It was my first time using the train and I had no idea how to buy a metro card. So I’m standing there at the only working machine with a line of people behind me trying to buy a card and was a little frantic because I knew people were waiting. People in the line start yelling at me to “hurry the fuck up!” “what’re you stupid!” I start to get teary eyed which made me even more frantic.
This guy steps out of the line and tells everyone to chill the fuck out. He comes up, shows me step by step what to do and pays for a 12 ride card for me. He patted me on the back and told me, “not all New Yorkers are assholes, but next time someone tells at you, yell back and they’ll leave you alone.” In that moment I didn’t feel so alone.

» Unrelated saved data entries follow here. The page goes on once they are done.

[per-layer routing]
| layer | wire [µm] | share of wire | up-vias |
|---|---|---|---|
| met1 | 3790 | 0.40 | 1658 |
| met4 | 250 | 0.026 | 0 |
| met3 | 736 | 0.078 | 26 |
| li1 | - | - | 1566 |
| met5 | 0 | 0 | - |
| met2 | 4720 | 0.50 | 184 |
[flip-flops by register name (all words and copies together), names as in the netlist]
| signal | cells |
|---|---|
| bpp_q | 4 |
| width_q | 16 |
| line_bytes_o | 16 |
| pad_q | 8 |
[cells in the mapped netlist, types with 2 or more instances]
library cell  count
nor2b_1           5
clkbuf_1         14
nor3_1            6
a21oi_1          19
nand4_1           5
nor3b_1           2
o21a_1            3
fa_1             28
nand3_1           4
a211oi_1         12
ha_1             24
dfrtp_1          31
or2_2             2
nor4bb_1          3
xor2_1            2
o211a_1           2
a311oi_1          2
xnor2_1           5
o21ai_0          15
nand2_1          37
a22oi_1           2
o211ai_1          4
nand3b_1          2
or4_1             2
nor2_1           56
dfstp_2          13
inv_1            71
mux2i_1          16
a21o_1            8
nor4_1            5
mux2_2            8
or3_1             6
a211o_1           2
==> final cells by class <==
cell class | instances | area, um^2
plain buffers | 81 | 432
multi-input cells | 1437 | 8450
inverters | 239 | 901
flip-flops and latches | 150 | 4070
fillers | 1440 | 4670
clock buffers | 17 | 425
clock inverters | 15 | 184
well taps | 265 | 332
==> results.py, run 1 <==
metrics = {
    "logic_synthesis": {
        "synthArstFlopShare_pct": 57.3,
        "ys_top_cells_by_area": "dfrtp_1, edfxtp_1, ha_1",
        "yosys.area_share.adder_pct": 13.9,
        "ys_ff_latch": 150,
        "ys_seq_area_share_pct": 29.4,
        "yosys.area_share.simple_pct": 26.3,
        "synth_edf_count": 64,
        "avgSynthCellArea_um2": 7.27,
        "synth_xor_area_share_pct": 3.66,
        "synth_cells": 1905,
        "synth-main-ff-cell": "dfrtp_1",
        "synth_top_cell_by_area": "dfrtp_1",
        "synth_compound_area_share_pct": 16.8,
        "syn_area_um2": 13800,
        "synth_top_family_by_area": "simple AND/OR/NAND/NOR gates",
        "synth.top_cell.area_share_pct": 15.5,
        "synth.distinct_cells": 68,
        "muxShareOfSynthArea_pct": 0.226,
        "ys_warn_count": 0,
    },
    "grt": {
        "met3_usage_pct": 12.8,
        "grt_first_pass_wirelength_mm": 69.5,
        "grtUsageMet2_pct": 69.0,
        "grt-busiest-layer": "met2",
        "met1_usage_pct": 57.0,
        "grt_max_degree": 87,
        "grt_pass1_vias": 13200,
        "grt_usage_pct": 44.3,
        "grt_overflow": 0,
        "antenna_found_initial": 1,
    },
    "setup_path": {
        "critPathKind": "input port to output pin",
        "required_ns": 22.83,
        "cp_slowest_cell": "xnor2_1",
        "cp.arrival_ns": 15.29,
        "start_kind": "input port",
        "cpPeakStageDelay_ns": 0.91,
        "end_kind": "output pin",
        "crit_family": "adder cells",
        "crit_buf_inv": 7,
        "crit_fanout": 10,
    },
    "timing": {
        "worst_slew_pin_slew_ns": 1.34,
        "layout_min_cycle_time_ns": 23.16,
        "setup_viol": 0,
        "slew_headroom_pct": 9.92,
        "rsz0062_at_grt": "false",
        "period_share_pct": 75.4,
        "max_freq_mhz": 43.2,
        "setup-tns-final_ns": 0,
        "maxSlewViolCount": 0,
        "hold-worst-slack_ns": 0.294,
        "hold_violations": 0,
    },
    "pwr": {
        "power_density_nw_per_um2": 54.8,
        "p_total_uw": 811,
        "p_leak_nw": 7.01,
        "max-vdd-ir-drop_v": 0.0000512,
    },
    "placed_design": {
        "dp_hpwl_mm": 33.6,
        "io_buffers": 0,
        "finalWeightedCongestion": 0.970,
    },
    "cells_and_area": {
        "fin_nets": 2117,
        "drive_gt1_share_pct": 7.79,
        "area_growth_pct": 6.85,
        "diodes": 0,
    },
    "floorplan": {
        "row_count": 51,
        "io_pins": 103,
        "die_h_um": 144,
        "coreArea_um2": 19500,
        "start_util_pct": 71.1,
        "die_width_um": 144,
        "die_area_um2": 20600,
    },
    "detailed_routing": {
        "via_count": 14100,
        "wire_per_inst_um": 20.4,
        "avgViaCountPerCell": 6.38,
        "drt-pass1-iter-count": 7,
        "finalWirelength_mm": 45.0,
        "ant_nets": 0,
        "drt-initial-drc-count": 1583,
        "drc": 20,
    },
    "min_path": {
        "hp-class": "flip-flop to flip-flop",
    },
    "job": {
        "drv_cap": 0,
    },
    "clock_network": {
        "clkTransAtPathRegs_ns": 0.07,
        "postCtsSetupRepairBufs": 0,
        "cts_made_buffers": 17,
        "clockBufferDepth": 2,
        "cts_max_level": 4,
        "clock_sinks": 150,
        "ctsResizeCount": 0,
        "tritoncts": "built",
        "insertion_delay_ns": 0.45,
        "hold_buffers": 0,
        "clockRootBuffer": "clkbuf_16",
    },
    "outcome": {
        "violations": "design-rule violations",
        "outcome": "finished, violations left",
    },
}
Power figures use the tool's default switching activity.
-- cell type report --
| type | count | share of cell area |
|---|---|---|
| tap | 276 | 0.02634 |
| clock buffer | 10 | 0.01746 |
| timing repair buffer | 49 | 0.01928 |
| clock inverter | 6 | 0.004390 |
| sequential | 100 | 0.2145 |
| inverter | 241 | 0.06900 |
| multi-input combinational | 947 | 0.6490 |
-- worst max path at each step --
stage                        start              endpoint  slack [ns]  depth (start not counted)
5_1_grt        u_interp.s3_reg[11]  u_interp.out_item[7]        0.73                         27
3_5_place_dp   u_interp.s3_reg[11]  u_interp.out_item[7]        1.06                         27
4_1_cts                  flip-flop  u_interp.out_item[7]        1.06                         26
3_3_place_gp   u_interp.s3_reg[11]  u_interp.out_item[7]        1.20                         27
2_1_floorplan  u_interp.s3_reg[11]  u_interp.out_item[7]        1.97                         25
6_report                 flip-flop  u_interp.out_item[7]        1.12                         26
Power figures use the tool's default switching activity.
**config.mk**
```make
export PLATFORM = sky130hd
export DESIGN_NAME = rmsn_ctrl
export DESIGN_NICKNAME = d
export VERILOG_FILES = /design/src/hw/rtl/assert_macros.svh /design/src/hw/rtl/rmsn_pkg.sv /design/src/hw/rtl/rmsn_ctrl.sv
export SDC_FILE = /design/constraint.sdc
export NUM_CORES = 1
export LEC_CHECK = 0
export ABC_AREA = 1
export ABC_CLOCK_PERIOD_IN_PS = 1500
export BUFFER_PORTS_ARGS = -buffer_cell sky130_fd_sc_hd__buf_2
export CAP_MARGIN = 40
export CORE_MARGIN = 10
export CORE_UTILIZATION = 52
export DETAILED_ROUTE_END_ITERATION = 8
export PLACE_DENSITY = 0.87
export SYNTH_ARGS = -nofsm -noshare
export SYNTH_HDL_FRONTEND = slang
export SYNTH_SLANG_ARGS = --single-unit
```
**constraint.sdc**
```tcl
create_clock -name clk -period 1.5 [get_ports clk]
set_input_delay 0.225 -clock clk [delete_from_list [all_inputs] [get_ports clk]]
set_output_delay 0.225 -clock clk [all_outputs]
set_load 0.005 [all_outputs]
```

Without his kindness and guidance I probably wouldn’t have stayed up there and had all the great experiences I did.
Wiffle_Snuff
12/12. I got into a car accident back in 2008, completely totaled my car in a busy intersection. I had trouble getting out of the car, plus all the smoke and the exploded air bag was making it hard for me to breathe, so I jumped out the window that was already down, walked over to the curb with only one shoe on, and just sat down because I was incredibly shaken up. A stranger just walks up to me, says he’s a doctor at one of the local hospitals, does a quick check up on me at the side of the road, and reassures me that I’m fine and will continue to be fine. I dunno why, but when he said that I just felt better. I never got his name, and he just disappeared after that. Nobody else saw him except for me.